2)remove the container, remove the data folder, prune, re-start docker service, re-add container, same error.

In the end, as a workaround, I was able to get these nodes back up and running by changing the port used in the add process to a port outside the increment of the blink script. This works… but is a workaround, not a solution, as this issue keeps affecting new nodes of mine.

Would be great if I could get to the root of the cause.

Has anyone seen this kind of error before?

The specific verbage is …

“Error response from daemon: driver failed programming external connectivity on endpoint inc_mainnet_0 (99ysadef90324nffsad): Bind for 0.0.0.0:XXXX failed: port is already allocated”.

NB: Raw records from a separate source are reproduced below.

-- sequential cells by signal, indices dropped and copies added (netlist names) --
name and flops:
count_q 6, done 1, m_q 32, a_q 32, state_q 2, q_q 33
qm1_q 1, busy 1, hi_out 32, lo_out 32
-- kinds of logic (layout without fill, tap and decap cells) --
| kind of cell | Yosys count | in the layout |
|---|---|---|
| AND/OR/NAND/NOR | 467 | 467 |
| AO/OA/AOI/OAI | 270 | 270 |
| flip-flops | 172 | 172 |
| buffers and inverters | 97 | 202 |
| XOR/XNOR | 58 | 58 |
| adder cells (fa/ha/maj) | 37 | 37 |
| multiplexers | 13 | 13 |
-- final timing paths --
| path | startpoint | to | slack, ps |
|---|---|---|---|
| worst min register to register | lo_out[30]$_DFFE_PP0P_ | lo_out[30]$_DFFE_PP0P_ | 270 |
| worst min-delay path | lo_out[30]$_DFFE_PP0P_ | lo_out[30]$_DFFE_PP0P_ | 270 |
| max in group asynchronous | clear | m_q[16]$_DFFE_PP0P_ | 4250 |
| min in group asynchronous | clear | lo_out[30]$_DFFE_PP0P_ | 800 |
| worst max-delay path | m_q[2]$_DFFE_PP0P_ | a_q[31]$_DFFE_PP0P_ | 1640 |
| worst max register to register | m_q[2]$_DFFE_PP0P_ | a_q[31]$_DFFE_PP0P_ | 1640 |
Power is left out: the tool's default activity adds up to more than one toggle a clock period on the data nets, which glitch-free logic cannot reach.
## config.mk

```make
export PLATFORM = sky130hd
export DESIGN_NAME = spi_slave_tx_arbiter
export DESIGN_NICKNAME = d
export VERILOG_FILES = /design/src/rtl/spi_slave_tx_arbiter.sv
export SDC_FILE = /design/constraint.sdc
export NUM_CORES = 1
export LEC_CHECK = 0
export BUFFER_PORTS_ARGS = -buffer_cell sky130_fd_sc_hd__buf_4
export CAP_MARGIN = 30
export CORE_MARGIN = 2
export CORE_UTILIZATION = 40
export CTS_CLUSTER_SIZE = 28
export DETAILED_ROUTE_END_ITERATION = 10
export PLACE_DENSITY = 0.73
export SLEW_MARGIN = 20
export SYNTH_ARGS = -nofsm -noshare
export SYNTH_HDL_FRONTEND = slang
export SYNTH_SLANG_ARGS = --single-unit
```

## constraint.sdc

```tcl
create_clock -name sclk -period 1.4 [get_ports sclk]
set_input_delay 0 -clock sclk [delete_from_list [all_inputs] [get_ports sclk]]
set_output_delay 0 -clock sclk [all_outputs]
set_load 0.01 [all_outputs]
```
<file path="config.mk">
export PLATFORM = sky130hd
export DESIGN_NAME = uart_receiver
export DESIGN_NICKNAME = d
export VERILOG_FILES = /design/src/rtl/uart_pkg.sv /design/src/rtl/baud_tick_gen.sv /design/src/rtl/uart_receiver.sv
export SDC_FILE = /design/constraint.sdc
export NUM_CORES = 1
export LEC_CHECK = 0
export ABC_AREA = 1
export CAP_MARGIN = 0
export CORE_UTILIZATION = 50
export DETAILED_ROUTE_END_ITERATION = 8
export PLACE_DENSITY = 0.7
export SETUP_SLACK_MARGIN = 0.4
export SLEW_MARGIN = 10
export SYNTH_ARGS = -nofsm -noshare
export SYNTH_HDL_FRONTEND = slang
export SYNTH_SLANG_ARGS = --single-unit
</file>
<file path="constraint.sdc">
create_clock -name clk -period 2.05 [get_ports clk]
set_input_delay 0.3075 -clock clk [delete_from_list [all_inputs] [get_ports clk]]
set_output_delay 0.3075 -clock clk [all_outputs]
set_load 0.05 [all_outputs]
</file>
===== src/rtl/uart_regfile_handler.sv =====
// Byte-stream command decoder and register file for uart_rx/uart_tx (write, read-back, NAK, timeout).
// Optional macro UART_REGFILE_ACK_EN: a successful write commit sends ACK 0x06.
module uart_regfile_handler #(
  parameter int NUM_REGS       = 4,
  parameter int REG_BYTES      = 2,
  parameter int TIMEOUT_CYCLES = 50000
) (
  input  logic                            clk,
  input  logic                            rst_n,
  input  logic [7:0]                      rx_data_i,
  input  logic                            rx_valid_i,
  output logic [7:0]                      tx_data_o,
  output logic                            tx_valid_o,
  input  logic                            tx_ready_i,
  output logic [NUM_REGS*8*REG_BYTES-1:0] regs_o,
  output logic [NUM_REGS-1:0]             update_o,
  output logic                            busy_o,
  output logic                            timeout_o
);
  localparam int         W       = 8 * REG_BYTES;
  localparam int         IDXW    = (NUM_REGS > 1) ? $clog2(NUM_REGS) : 1;
  localparam logic [7:0] NREGS   = 8'(NUM_REGS);
  localparam logic [2:0] LAST    = 3'(REG_BYTES - 1);
  localparam bit         TO_EN   = (TIMEOUT_CYCLES > 0);
  localparam logic [31:0] TO_LAST = TO_EN ? 32'(TIMEOUT_CYCLES - 1) : 32'd0;
  // Response bytes are placed in the top byte of the tx shift register.
  localparam logic [W-1:0] NAK_W = W'(8'h15) << (W - 8);
`ifdef UART_REGFILE_ACK_EN
  localparam logic [W-1:0] ACK_W = W'(8'h06) << (W - 8);
`endif

  typedef enum logic [2:0] {IDLE, WR_DATA, WR_DRAIN, RD_SEND, RESP} state_t;

  state_t                     state;
  logic [NUM_REGS-1:0][W-1:0] regs;
  logic [W-1:0]               asm_q, asm_nxt, tx_sh;
  logic [IDXW-1:0]            idx_q, rx_idx;
  logic [2:0]                 bcnt;
  logic [31:0]                to_cnt;
  logic                       cmd_ok, tx_hs;

  assign asm_nxt   = (asm_q << 8) | W'(rx_data_i);
  assign rx_idx    = rx_data_i[IDXW-1:0];
  assign cmd_ok    = {1'b0, rx_data_i[6:0]} < NREGS;
  assign tx_hs     = tx_valid_o & tx_ready_i;
  assign tx_data_o = tx_sh[W-1 -: 8];
  assign regs_o    = regs;
  assign busy_o    = (state != IDLE);

  always_ff @(posedge clk or negedge rst_n) begin
    if (!rst_n) begin
      state      <= IDLE;
      regs       <= '0;
      asm_q      <= '0;
      tx_sh      <= '0;
      idx_q      <= '0;
      bcnt       <= '0;
      to_cnt     <= '0;
      tx_valid_o <= 1'b0;
      update_o   <= '0;
      timeout_o  <= 1'b0;
    end else begin
      update_o  <= '0;
      timeout_o <= 1'b0;
      case (state)
        IDLE: begin
          to_cnt <= '0;
          if (rx_valid_i) begin
            bcnt <= '0;
            if (!rx_data_i[7]) begin
              idx_q <= rx_idx;
              state <= cmd_ok ? WR_DATA : WR_DRAIN;
            end else if (cmd_ok) begin
              tx_sh      <= regs[rx_idx];
              tx_valid_o <= 1'b1;
              state      <= RD_SEND;
            end else begin
              tx_sh      <= NAK_W;
              tx_valid_o <= 1'b1;
              state      <= RESP;
            end
          end
        end
        WR_DATA, WR_DRAIN: begin
          if (rx_valid_i) begin
            to_cnt <= '0;
            bcnt   <= bcnt + 3'd1;
            asm_q  <= asm_nxt;
            if (bcnt == LAST) begin
              if (state == WR_DATA) begin
                // Whole word lands in one edge so regs_o never shows a partial value.
                regs[idx_q]     <= asm_nxt;
                update_o[idx_q] <= 1'b1;
`ifdef UART_REGFILE_ACK_EN
                tx_sh      <= ACK_W;
                tx_valid_o <= 1'b1;
                state      <= RESP;
`else
                state      <= IDLE;
`endif
              end else begin
                tx_sh      <= NAK_W;
                tx_valid_o <= 1'b1;
                state      <= RESP;
              end
            end
          end else if (TO_EN) begin
            if (to_cnt == TO_LAST) begin
              to_cnt    <= '0;
              timeout_o <= 1'b1;
              state     <= IDLE;
            end else begin
              to_cnt <= to_cnt + 32'd1;
            end
          end
        end
        RD_SEND: begin
          if (tx_hs) begin
            if (bcnt == LAST) begin
              tx_valid_o <= 1'b0;
              state      <= IDLE;
            end else begin
              bcnt  <= bcnt + 3'd1;
              tx_sh <= tx_sh << 8;
            end
          end
        end
        RESP: begin
          if (tx_hs) begin
            tx_valid_o <= 1'b0;
            state      <= IDLE;
          end
        end
        default: state <= IDLE;
      endcase
    end
  end
endmodule

===== config.mk =====
export PLATFORM = sky130hd
export DESIGN_NAME = uart_regfile_handler
export DESIGN_NICKNAME = d
export VERILOG_FILES = /design/src/rtl/uart_regfile_handler.sv
export SDC_FILE = /design/constraint.sdc
export NUM_CORES = 1
export LEC_CHECK = 0
export BUFFER_PORTS_ARGS = -buffer_cell sky130_fd_sc_hd__buf_4
export CORE_MARGIN = 3
export CORE_UTILIZATION = 50
export CTS_CLUSTER_DIAMETER = 30
export DETAILED_ROUTE_END_ITERATION = 10
export GPL_TIMING_DRIVEN = 0
export MAX_ROUTING_LAYER = met4
export PLACE_DENSITY = 0.82
export SLEW_MARGIN = 5
export SYNTH_ARGS = -nofsm -noshare
export SYNTH_HDL_FRONTEND = slang
export SYNTH_SLANG_ARGS = --single-unit
export TNS_END_PERCENT = 100

===== constraint.sdc =====
create_clock -name clk -period 2.1 [get_ports clk]
set_input_delay 0.105 -clock clk [delete_from_list [all_inputs] [get_ports clk]]
set_output_delay 0.105 -clock clk [all_outputs]
set_load 0.03 [all_outputs]

==> results of run 1 <==
[synth_stat cells (all sizes together), types with 3 or more instances]
cell type / count / area, µm²
dfrtp: 134 / 3350
nand2: 92 / 345
mux2: 61 / 694
nor2: 42 / 158
o21ai: 23 / 115
clkbuf: 19 / 71.3
xnor2: 17 / 149
buf: 16 / 114
mux4: 16 / 360
nand3: 15 / 75.1
nand4: 14 / 87.6
nor4: 14 / 87.6
inv: 11 / 41.3
nor3: 11 / 60.1
and3: 10 / 65.1
xor2: 10 / 87.6
a22oi: 5 / 37.5
a21oi: 4 / 20.0
and2: 4 / 25.0
ha: 4 / 50.1
or4: 4 / 38.8
a31oi: 3 / 25.0
nand2b: 3 / 18.8
o22ai: 3 / 18.8
o41ai: 3 / 52.6
[power groups by stage]
stage	clock network (W)	logic, W	registers [W]
final	0.00293	0.00200	0.00304
after global routing	0.00307	0.00213	0.00307
after CTS	0.00294	0.00179	0.00303
after detailed placement	0	0.00157	0.00307
after global placement	0	0.00152	0.00304
after floorplan	0	0.000987	0.00312
[sequential cells by signal, summed over array words and instances (netlist names), 2 cells and up]
register,count
state,3
asm_q,8
update_o,4
tx_sh,16
regs_o,64
bcnt,3
idx_q,2
to_cnt,32
[final cells by class]
cell class	instances	area (µm²)
buffer	33	230
clock buffer	19	443
clock inverter	13	138
fill	827	3700
inverter	11	41.3
multi-input combinational	386	3070
sequential	134	3360
tap	168	210
timing repair buffer	129	1070
[cell families after synthesis]
family | after synthesis | share of synthesized area
AOI/OAI and AO/OA | 56 | 0.0634
adders and majority gates | 4 | 0.00783
xor gates and xnor gates | 27 | 0.0370
muxes | 78 | 0.167
and+or+nand+nor | 221 | 0.165
buffers and inverters | 46 | 0.0354
DFF | 134 | 0.525
[final timing paths]
| kind | start | endpoint | slack (ns) |
|---|---|---|---|
| setup reg to reg | to_cnt[16] | to_cnt[23] | -0.19 |
| hold reg to reg | tx_sh[8] | tx_sh[8] | 0.50 |
| hold / removal | rst_n | to_cnt[16] | 0.14 |
| min in group clk | tx_ready_i | bcnt[0] | 0.23 |
| setup / recovery | to_cnt[16] | to_cnt[23] | -0.19 |
| max in group asynchronous | rst_n | regs_o[49] | 1.17 |
[critical path, delay by kind of cell, from the launching register on]
kind,cells,cell delay (ns)
AND/OR/NAND/NOR,3,1.03
AO/OA/AOI/OAI,2,0.53
flip-flops,1,0.39
buffers and inverters,1,0.22
[metal layers]
layer	track usage	share of wire
met5	-	0
met4	0.0891	0.024
met3	0.0807	0.077
met2	0.421	0.50
met1	0.318	0.39
[metrics by stage]
stage          std cells   util
2_1_floorplan        566      -
3_3_place_gp         824  0.596
3_5_place_dp         825  0.598
4_1_cts              882  0.675
5_1_grt              893  0.698
6_report             893  0.698
[what timing repair did]
action                                  4_1_cts  5_1_grt
endpoints found under the setup margin      101       95
gates resized for setup                      36       63
buffers inserted                             15       14
gates cloned                                  3        0
pin swaps                                     6       23
hold buffers                                  7        0
endpoints found under the hold margin        58        0
==> results.md, run 1 <==
Power and ir drop
* total design power: 0.00797 W
* Pleak: 4.04 nW
* total internal power: 0.00537 W
* proportion of power drawn by flip-flops and latches: 0.382
* switching part of the total: 0.326
* combinational fraction of design power: 0.251
* Max VDD drop: 755 µV
* net switching power: 0.00260 W
* part of the total power dissipated in the clock network: 0.368
* ratio of total power to cell area: 932 nW/µm²

Worst setup path
* cells on worst reg2reg path: 6
* max incr delay on CP: 0.54 ns
* highest net fanout along the worst path: 5
* cell-by-cell trace of the critical path: or4_4 -> or4_4 -> o41ai_4 -> buf_4 -> nor3_2 -> o22a_1
* required time at the endpoint of the critical path: 2.40 ns
* nature of the critical path startpoint: flip-flop
* arrival time at the worst endpoint: 2.59 ns
* capturing element type of the critical path: flip-flop
* cell type with the highest occurrence count on the critical path: sky130_fd_sc_hd__or4_4
* Critical Setup Path Class: reg -> reg
* critical-path cell with the highest stage delay: sky130_fd_sc_hd__or4_4

STA
* unrepaired setup endpoints after global routing: true
* least setup slack across all paths after layout: -0.186 ns
* Tightest Pin Transition: 0.774 ns
* setup violation total in the final timing report: 29
* total count of hold-check failures in the final report: 0
* Relative slew margins: 0.484
* Post-Route Skew: 0.0117 ns
* final critical path time including I/O delays and setup: 2.29 ns
* total count of max-transition violations in the final report: 0
* post-route clock period utilization: 1.09
* Worst Hold Slack: 0.139 ns
* max frequency: 0.438 GHz
* Setup TNS: -3.55 ns

Placed design
* number of input and output port buffers inserted: 90
* DPL Wire Length: 11,300 µm
* Post-Place Worst Slack: -0.582 ns
* post-detailed-placement cell area: 7330 µm²
* Final GP Congestion: 0.899

Synthesis
* post-synthesis average cell area: 11.3 µm²
* sequential-to-total area share from yosys stat: 0.525
* Post-Syn Area: 6390 µm²
* post-synthesis register bit count: 134
* flip-flop cell with the highest count after synthesis: sky130_fd_sc_hd__dfrtp_1
* number of enable-type register cells in the synthesized netlist: 0
* post-synthesis instance total: 566
* count of warnings emitted by yosys: 0
* number of library cell types mapped by synthesis: 57
* fraction of synthesis flops using an asynchronous set or reset pin: 1.00
* number of nets in the synthesized netlist: 582

GRT
* GRT overflow: 0
* All-Layer GR Usage: 0.263
* largest net degree at the start of global routing: 103
* antenna violations before repair: 0
* global-route wire length before repair: 28,500 µm
* via count of the first global-routing pass: 5,473

Clock network
* worst skew pair latency: 0.42 ns
* clock-pin slew on the worst setup and hold paths: 0.07 ns
* htree depth: 4
* CTS root buffer: sky130_fd_sc_hd__clkbuf_16
* clock tree from TritonCTS: done
* CTS Sinks: 134
* CTS Buffer Depth: 2
* number of buffers inserted during clock tree synthesis: 17

Detailed routing
* DRT Pass-1 Iters: 7
* violation count after the first detailed-routing iteration: 580
* count of vias placed by the detailed router: 5,204
* remaining routing DRC violations: 0
* Routed Antenna Nets: 0
* routed length per instance: 20.7 µm
* Avg Vias per Cell: 5.83
* routed wire length: 18,400 µm

Die
* area of the core: 12,300 µm²
* Die X: 119 µm
* floorplan die height: 119 µm
* initial core utilization: 0.521
* I/O pins: 91
* Row Count: 40
* Die Area: 14,200 µm²

Run status
* failing checks: negative setup slack
* run status: finished, violations left

Final layout
* cell area after layout: 8560 µm²
* post-layout net count: 728
* synth-to-layout area growth: 33.9%
* most common cell after layout, fill and taps aside: sky130_fd_sc_hd__dfrtp_1
* most used cells in the layout excluding fill and tap cells: 130 x sky130_fd_sc_hd__dfrtp_1, 122 x sky130_fd_sc_hd__buf_4, 91 x sky130_fd_sc_hd__nand2_1
* antenna cell count: 0
* fraction of layout cells with a size suffix above 1: 0.419

Job
* number of maximum-capacitance violations: 0

Min path
* path type of the worst min-delay path: in -> async

(Power assumes the default switching activity.)
==> inputs of run 2 (changes only) <==
- PLACE_DENSITY: 0.82 -> 0.79
- clock period: 2.1 -> 2.85 ns (I/O delays scaled with it)
==> results.md, run 2 (synthesized netlist as in run 1, its figures left out) <==
Run status
* run status: complete, no violations, was finished, violations left

Detailed routing
* Avg Vias per Cell: 5.66, was 5.83
* violation count after the first detailed-routing iteration: 399, was 580
* Routed Antenna Nets: 0, unchanged
* count of vias placed by the detailed router: 4,870, was 5,204
* DRT Pass-1 Iters: 5, was 7
* routed length per instance: 18.6 µm, was 20.7 µm
* remaining routing DRC violations: 0, unchanged
* routed wire length: 16,000 µm, was 18,400 µm

Power and ir drop
* combinational fraction of design power: 0.212, was 0.251
* switching part of the total: 0.302, was 0.326
* Pleak: 3.78 nW, was 4.04 nW
* net switching power: 0.00164 W, was 0.00260 W
* Max VDD drop: 459 µV, was 755 µV
* ratio of total power to cell area: 684 nW/µm², was 932 nW/µm²
* part of the total power dissipated in the clock network: 0.374, was 0.368
* proportion of power drawn by flip-flops and latches: 0.413, was 0.382
* total internal power: 0.00378 W, was 0.00537 W

Worst setup path
* cells on worst reg2reg path: 7, was 6
* capturing element type of the critical path: flip-flop, unchanged
* Critical Setup Path Class: reg -> reg, unchanged
* required time at the endpoint of the critical path: 3.15 ns, was 2.40 ns
* max incr delay on CP: 0.58 ns, was 0.54 ns
* end of the critical path: regs_o[9], was to_cnt[23]
* reg-to-reg setup timing slack: 0.02 ns, was -0.19 ns
* nature of the critical path startpoint: flip-flop, unchanged
* highest net fanout along the worst path: 10, was 5
* launching instance or port of the critical path: bcnt[1], was to_cnt[16]
* endpoint of the worst register-to-register path: regs_o[9], was to_cnt[23]
* source of the worst register-to-register timing path: bcnt[1], was to_cnt[16]
* critical-path cell with the highest stage delay: sky130_fd_sc_hd__nor3_2, was sky130_fd_sc_hd__or4_4
* cell-by-cell trace of the critical path: inv_1 -> ha_1 -> nor2b_1 -> nand4_1 -> nor3_2 -> clkbuf_2 -> mux2_2, was or4_4 -> or4_4 -> o41ai_4 -> buf_4 -> nor3_2 -> o22a_1
* arrival time at the worst endpoint: 3.12 ns, was 2.59 ns

Die
* Die Area: 14,200 µm², unchanged
* Die X: 119 µm, unchanged
* area of the core: 12,300 µm², unchanged
* floorplan die height: 119 µm, unchanged
* initial core utilization: 0.521, unchanged
* Row Count: 40, unchanged
* I/O pins: 91, unchanged

Final layout
* cell area after layout: 7920 µm², was 8560 µm²
* most common cell after layout, fill and taps aside: sky130_fd_sc_hd__dfrtp_1, unchanged
* synth-to-layout area growth: 24.0%, was 33.9%
* post-layout net count: 698, was 728
* final standard cell utilization of the core: 0.646, was 0.698
* number of flip-flops in the largest register: 64, unchanged
* fraction of layout cells with a size suffix above 1: 0.327, was 0.419
* most used cells in the layout excluding fill and tap cells: 134 x sky130_fd_sc_hd__dfrtp_1, 100 x sky130_fd_sc_hd__buf_4, 92 x sky130_fd_sc_hd__nand2_1, was 130 x sky130_fd_sc_hd__dfrtp_1, 122 x sky130_fd_sc_hd__buf_4, 91 x sky130_fd_sc_hd__nand2_1
* antenna cell count: 0, unchanged

Clock network
* number of buffers inserted during clock tree synthesis: 17, unchanged
* CTS root buffer: sky130_fd_sc_hd__clkbuf_16, unchanged
* CTS Sinks: 134, unchanged
* worst skew pair latency: 0.42 ns, about the same
* htree depth: 4, unchanged
* CTS Buffer Depth: 2, unchanged
* clock-pin slew on the worst setup and hold paths: 0.06 ns, was 0.07 ns
* clock tree from TritonCTS: done, unchanged

GRT
* via count of the first global-routing pass: 5,069, was 5,473
* antenna violations before repair: 0, unchanged
* All-Layer GR Usage: 0.247, was 0.263
* largest net degree at the start of global routing: 70, was 103
* global-route wire length before repair: 26,700 µm, was 28,500 µm
* GRT overflow: 0, unchanged

STA
* Worst Hold Slack: 0.0413 ns, was 0.139 ns
* max frequency: 0.354 GHz, was 0.438 GHz
* final critical path time including I/O delays and setup: 2.83 ns, was 2.29 ns
* post-route clock period utilization: 0.991, was 1.09
* total count of hold-check failures in the final report: 0, unchanged
* Tightest Pin Transition: 1.01 ns, was 0.774 ns
* unrepaired setup endpoints after global routing: true, unchanged
* Relative slew margins: 0.322, was 0.484
* least setup slack across all paths after layout: 0.0248 ns, was -0.186 ns
* Setup TNS: 0 ns, was -3.55 ns
* total count of max-transition violations in the final report: 0, unchanged
* Post-Route Skew: 0.00930 ns, was 0.0117 ns
* setup violation total in the final timing report: 0, was 29

Placed design
* number of input and output port buffers inserted: 90, unchanged
* post-detailed-placement cell area: 7310 µm², was 7330 µm²
* Post-Place Worst Slack: -0.219 ns, was -0.582 ns
* DPL Wire Length: 11,200 µm, was 11,300 µm
* Final GP Congestion: 0.880, was 0.899

Job
* number of maximum-capacitance violations: 0, unchanged

Min path
* path type of the worst min-delay path: in -> reg, was in -> async

## run 2: changes by cell type in the layout (fill, tap and decap cells not counted), sizes merged
| cell | previous run | this run |
|---|---|---|
| dlygate4sd3 | 7 | 6 |
| buf | 138 | 107 |
| clkbuf | 36 | 40 |
| clkinv | 3 | 5 |
| inv | 18 | 11 |
## run 2: worst max-delay path, delay by kind of cell, from the launching register on
| kind | cells | cell delay, ns |
|---|---|---|
| fa+ha+maj | 1 | 0.15 |
| mux | 1 | 0.38 |
| simple gates | 3 | 1.28 |
| flops | 1 | 0.39 |
| buf+inv | 2 | 0.49 |
## run 2: metrics by stage
stage	std cells	total power, W
final	860	0.00542
after global routing	860	0.00567
after CTS	860	0.00544
after detailed placement	825	0.00340
after global placement	824	0.00334
after floorplan	566	0.00301
## run 2: layer usage
metal / up-vias / GRT usage / wire [µm]
li1: 2240 / - / -
met3: 20 / 0.0750 / 1100
met5: - / - / 0
met4: 0 / 0.0695 / 206
met2: 153 / 0.388 / 7890
met1: 2457 / 0.312 / 6840
## run 2: layout make-up
cell class	instances	area (µm²)
clock buffers	21	470
well taps	168	210
fillers	922	4340
flip-flops and latches	134	3350
repair buffers	97	767
clock inverters	8	77.6
multi-input cells	386	2820
plain buffers	35	186
inverters	11	41.3
## run 2: how the worst min path moves through the flow
stage,startpoint,cells past startpoint,slack (ns),endpoint
detailed placement,rst_n,1,0.20,to_cnt[9]
finish,rx_data_i[7],3,0.04,regs_o[39]
global placement,rx_data_i[5],3,0.39,regs_o[37]
global route,rx_data_i[7],2,0.05,regs_o[55]
CTS,rx_data_i[7],3,0.03,regs_o[39]
floorplan,rst_n,0,-0.15,asm_q[0]
## run 2: power by group through the flow
stage | registers [W] | clock network (W) | logic [W]
final | 0.00224 | 0.00203 | 0.00115
after global routing | 0.00226 | 0.00216 | 0.00125
after CTS | 0.00223 | 0.00206 | 0.00115
after detailed placement | 0.00226 | 0 | 0.00113
after global placement | 0.00224 | 0 | 0.00110
after floorplan | 0.00230 | 0 | 0.000706
## run 2: timing repair
action                                  4_1_cts  5_1_grt
endpoints found under the setup margin       20       15
gates resized for setup                       2        0
hold buffers                                  6        0
buffers inserted                              0        0
endpoints found under the hold margin        74        0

Where XXXX is the port in-question

brico84 · 15 February 2024 01:51

Has anyone else run in to this or am I the only one? This has now affected 15 of my nodes and is becoming a big hassle to deal with.

Hard to believe I am the only one who is experiencing this problem.

Jared · 15 February 2024 15:36

What are the outputs of the following:

Kill Lingering Processes:

Use netstat -tulpn and ps aux to meticulously find any remnants of previous node processes. Kill them forcefully if needed.

brico84 · 15 February 2024 17:46

Doesn’t resolve the issue. I use those commands to find the running processes, kill them, and the issue still persists

Jared · 16 February 2024 02:34

Okay let’s check some more things.

docker ps -a what’s the output of this? Do the old containers show here?

Check for zombie processes as well with ps aux | grep Z

brico84 · 21 March 2024 17:24

@Jared

The old container do not show with docker ps -a nor is there anything useful listed with ps aux | grep Z.

I am continuing to get new nodes that have this issue, i am up to some 20 nodes that are having this problem now. Any other ideas?